Further, we removed the attention mechanism from our model and optimized the model on low/high scales separately (FREA-Unet-wo-Att). This results to a higher MAE (48.19 $\pm$ 6.42) and lower PSNR (27.93 $\pm$ 1.84) and SSIM (0.86 $\pm$ 0.04) when compared with the full version of FREA-Unet. This ablation study showed that FREA-Unet works better when attention is employed to weight different features based on their importance in estimating PET images. Separately optimizing low/high scales using different weights obtained from attention modules helped to generate more realistic synthetic PETs with higher spatial resolution.

Fig. 3, shows generated synPET results using different models for different test cases. The images in the columns are the input MRI, real PET, and the generated PETs using the proposed FREA-Unet model, U-net [11], UcGAN [17], and pix2pix [5] respectively.

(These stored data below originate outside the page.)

### src/rtl/pkreg_pkg.sv
package pkreg_pkg;
  localparam int NREG = 3;
  // register size in bytes and byte offset from the block base
  localparam int REG_BYTES [NREG] = '{1, 1, 2};
  localparam int REG_OFF   [NREG] = '{0, 1, 2};

  function automatic int lane_lsb(input int idx, input int bus_bytes);
    return (REG_OFF[idx] % bus_bytes) * 8;
  endfunction

  function automatic int reg_width(input int idx);
    return REG_BYTES[idx] * 8;
  endfunction
endpackage

### src/rtl/pk_decode.sv
module pk_decode #(
  parameter int ADDR_W = 8,
  parameter int LANE_BITS = 2,
  parameter logic [ADDR_W-1:0] OFFSET = '0
) (
  input  logic [ADDR_W-1:0] address,
  input  logic              wr_stb,
  input  logic              rd_stb,
  output logic              wr_valid,
  output logic              rd_valid
);
  logic sel;
  // compare the word index only; byte-lane bits are don't-care
  assign sel      = (address[ADDR_W-1:LANE_BITS] == OFFSET[ADDR_W-1:LANE_BITS]);
  assign wr_valid = sel & wr_stb;
  assign rd_valid = sel & rd_stb;
endmodule

### src/rtl/pk_lane_reg.sv
module pk_lane_reg #(
  parameter int BUS_W = 32,
  parameter int W = 8,
  parameter int LSB = 0
) (
  input  logic             clk,
  input  logic             rst,
  input  logic             wr_valid,
  input  logic             rd_valid,
  input  logic [BUS_W-1:0] wr_data,
  input  logic [BUS_W-1:0] wr_mask,
  output logic [BUS_W-1:0] rd_lane,
  output logic [BUS_W-1:0] image
);
  logic [W-1:0] q;
  logic [W-1:0] d_slice, m_slice;

  assign d_slice = wr_data[LSB +: W];
  assign m_slice = wr_mask[LSB +: W];

  always_ff @(posedge clk) begin
    if (rst) begin
      q <= '0;
    end else if (wr_valid) begin
      q <= (d_slice & m_slice) | (q & ~m_slice);
    end
  end

  assign image   = BUS_W'(q) << LSB;
  assign rd_lane = rd_valid ? image : '0;
endmodule

### src/rtl/pk_read_merge.sv
module pk_read_merge #(
  parameter int BUS_W = 32,
  parameter int N = 3
) (
  input  logic                      clk,
  input  logic                      rst,
  input  logic [N-1:0][BUS_W-1:0]   lanes,
  output logic [BUS_W-1:0]          rd_data
);
  logic [BUS_W-1:0] merged;

  always_comb begin
    merged = '0;
    for (int i = 0; i < N; i++) merged = merged | lanes[i];
  end

  always_ff @(posedge clk) begin
    if (rst) rd_data <= '0;
    else     rd_data <= merged;
  end
endmodule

Qualitative comparisons for different methods show that the synthetic PETs generated by the proposed FREA-Unet are more accurate in estimating anatomical structures and have more preserved details compared to synPETs generated by other models. Since FREA-Unet generates low/high frequency scales separately, its generated results have higher spatial resolution, and have a successful translation in generating sharp regions including boundaries as shown in Fig. 3.

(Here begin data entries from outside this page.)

$ cat src/rtl/adc_scan_pkg.sv
package adc_scan_pkg;

    localparam int unsigned FRAME_CLOCKS = 16;
    localparam int unsigned CFG_SLOTS    = 4;
    localparam int unsigned RESULT_BITS  = 12;
    localparam int unsigned SLOT_W       = 5;

    // Slot numbers inside one conversion (slot 16 is the edge-free slot)
    localparam logic [SLOT_W-1:0] SLOT_GAP        = SLOT_W'(FRAME_CLOCKS);
    localparam logic [SLOT_W-1:0] SLOT_CFG_END    = SLOT_W'(CFG_SLOTS);
    localparam logic [SLOT_W-1:0] SLOT_DATA_FIRST = SLOT_W'(FRAME_CLOCKS - RESULT_BITS);
    localparam logic [SLOT_W-1:0] SLOT_DATA_LAST  = SLOT_W'(FRAME_CLOCKS - 1);

    typedef enum logic {
        SEQ_IDLE = 1'b0,
        SEQ_RUN  = 1'b1
    } seq_state_e;

    // Single-cycle strobes produced by the serial clock divider
    typedef struct packed {
        logic rise;
        logic slot_end;
    } sclk_evt_t;

    // Select-word bit for a config slot, highest bit in slot 0
    function automatic logic cfg_bit(input logic [CFG_SLOTS-1:0] word,
                                     input logic [1:0] slot_lo);
        logic [1:0] idx;
        idx = 2'(CFG_SLOTS - 1) - slot_lo;
        return word[idx];
    endfunction

    function automatic logic in_data_window(input logic [SLOT_W-1:0] slot);
        return (slot >= SLOT_DATA_FIRST) && (slot <= SLOT_DATA_LAST);
    endfunction

endpackage

$ cat src/rtl/adc_sclk_gen.sv
module adc_sclk_gen
    import adc_scan_pkg::*;
#(
    parameter int unsigned CLK_DIV = 4
) (
    input  logic      clk,
    input  logic      rst,
    input  logic      run,
    input  logic      toggle_en,
    output logic      sclk,
    output sclk_evt_t evt
);

    localparam int unsigned PH_W    = (CLK_DIV > 2) ? $clog2(CLK_DIV) : 1;
    localparam int unsigned LOW_LEN = CLK_DIV / 2;
    localparam logic [PH_W-1:0] PH_RISE = PH_W'(LOW_LEN - 1);
    localparam logic [PH_W-1:0] PH_LAST = PH_W'(CLK_DIV - 1);

    logic [PH_W-1:0] ph_q;
    logic            sclk_q;

    always_comb begin
        evt.rise     = run && toggle_en && (ph_q == PH_RISE);
        evt.slot_end = run && (ph_q == PH_LAST);
    end

    always_ff @(posedge clk) begin
        if (rst || !run) begin
            ph_q <= '0;
        end else if (evt.slot_end) begin
            ph_q <= '0;
        end else begin
            ph_q <= ph_q + 1'b1;
        end
    end

    always_ff @(posedge clk) begin
        if (rst || !run) begin
            sclk_q <= 1'b0;
        end else if (evt.rise) begin
            sclk_q <= 1'b1;
        end else if (evt.slot_end) begin
            sclk_q <= 1'b0;
        end
    end

    assign sclk = sclk_q;

endmodule

$ cat src/rtl/adc_frame_seq.sv
module adc_frame_seq
    import adc_scan_pkg::*;
#(
    parameter int unsigned NUM_CH = 4,
    parameter int unsigned CH_W   = 2
) (
    input  logic              clk,
    input  logic              rst,
    input  logic              enable_i,
    input  logic              slave_mode_i,
    input  logic              slot_end,
    output logic              run,
    output logic [SLOT_W-1:0] slot,
    output logic              slave_q,
    output logic [CH_W-1:0]   cur_ch,
    output logic [CH_W-1:0]   prev_ch,
    output logic              first_q
);

    localparam logic [CH_W-1:0] CH_MAX = CH_W'(NUM_CH - 1);

    seq_state_e        state_q;
    logic [SLOT_W-1:0] slot_q;
    logic [CH_W-1:0]   cur_q;
    logic [CH_W-1:0]   prev_q;
    logic              first_r;
    logic              slave_r;
    logic [CH_W-1:0]   nxt_ch;

    generate
        if ((1 << CH_W) == NUM_CH) begin : g_wrap_free
            assign nxt_ch = cur_q + 1'b1;
        end else begin : g_wrap_cmp
            assign nxt_ch = (cur_q == CH_MAX) ? '0 : cur_q + 1'b1;
        end
    endgenerate

    always_ff @(posedge clk) begin
        if (rst) begin
            state_q <= SEQ_IDLE;
            slot_q  <= '0;
            cur_q   <= '0;
            prev_q  <= '0;
            first_r <= 1'b1;
            slave_r <= 1'b0;
        end else begin
            case (state_q)
                SEQ_IDLE: begin
                    if (enable_i) begin
                        state_q <= SEQ_RUN;
                        slot_q  <= '0;
                        cur_q   <= '0;
                        first_r <= 1'b1;
                        slave_r <= slave_mode_i;
                    end
                end
                SEQ_RUN: begin
                    if (slot_end) begin
                        if (slot_q == SLOT_GAP) begin
                            prev_q  <= cur_q;
                            cur_q   <= nxt_ch;
                            first_r <= 1'b0;
                            slot_q  <= '0;
                            slave_r <= slave_mode_i;
                            if (!enable_i) begin
                                state_q <= SEQ_IDLE;
                            end
                        end else begin
                            slot_q <= slot_q + 1'b1;
                        end
                    end
                end
                default: state_q <= SEQ_IDLE;
            endcase
        end
    end

    assign run     = (state_q == SEQ_RUN);
    assign slot    = slot_q;
    assign slave_q = slave_r;
    assign cur_ch  = cur_q;
    assign prev_ch = prev_q;
    assign first_q = first_r;

endmodule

The average MAE, PSNR, and SSIM metrics computed based on the real and synthetic PETs for all test cases are listed in Table 2 for each of the aforementioned methods. The FREA-Unet achieved the best performance in synthetic PET generation compared to other models with the average MAE of 46.26$\pm$5.03 for all test cases.

In this paper, we propose a frequency-aware U-net model, FREA-Unet, for modality transformation in medical imaging. FREA-Unet optimizes on different scales separately and takes advantage of attention mechanism to weight different features in low/high scale generation. Separately optimizing low/high scales using different weights obtained from attention modules helped to generate more accurate synthetic PETs with preserved organ structures. We have applied this model to estimate PET images from their corresponding MR images on ADNI dataset where we are able to generate sharp synthetic PET images similar to real PET images. Our experiments show that the proposed FREA-Unet model can outperform other state-of-the-art methods in modality transfer of medical imaging.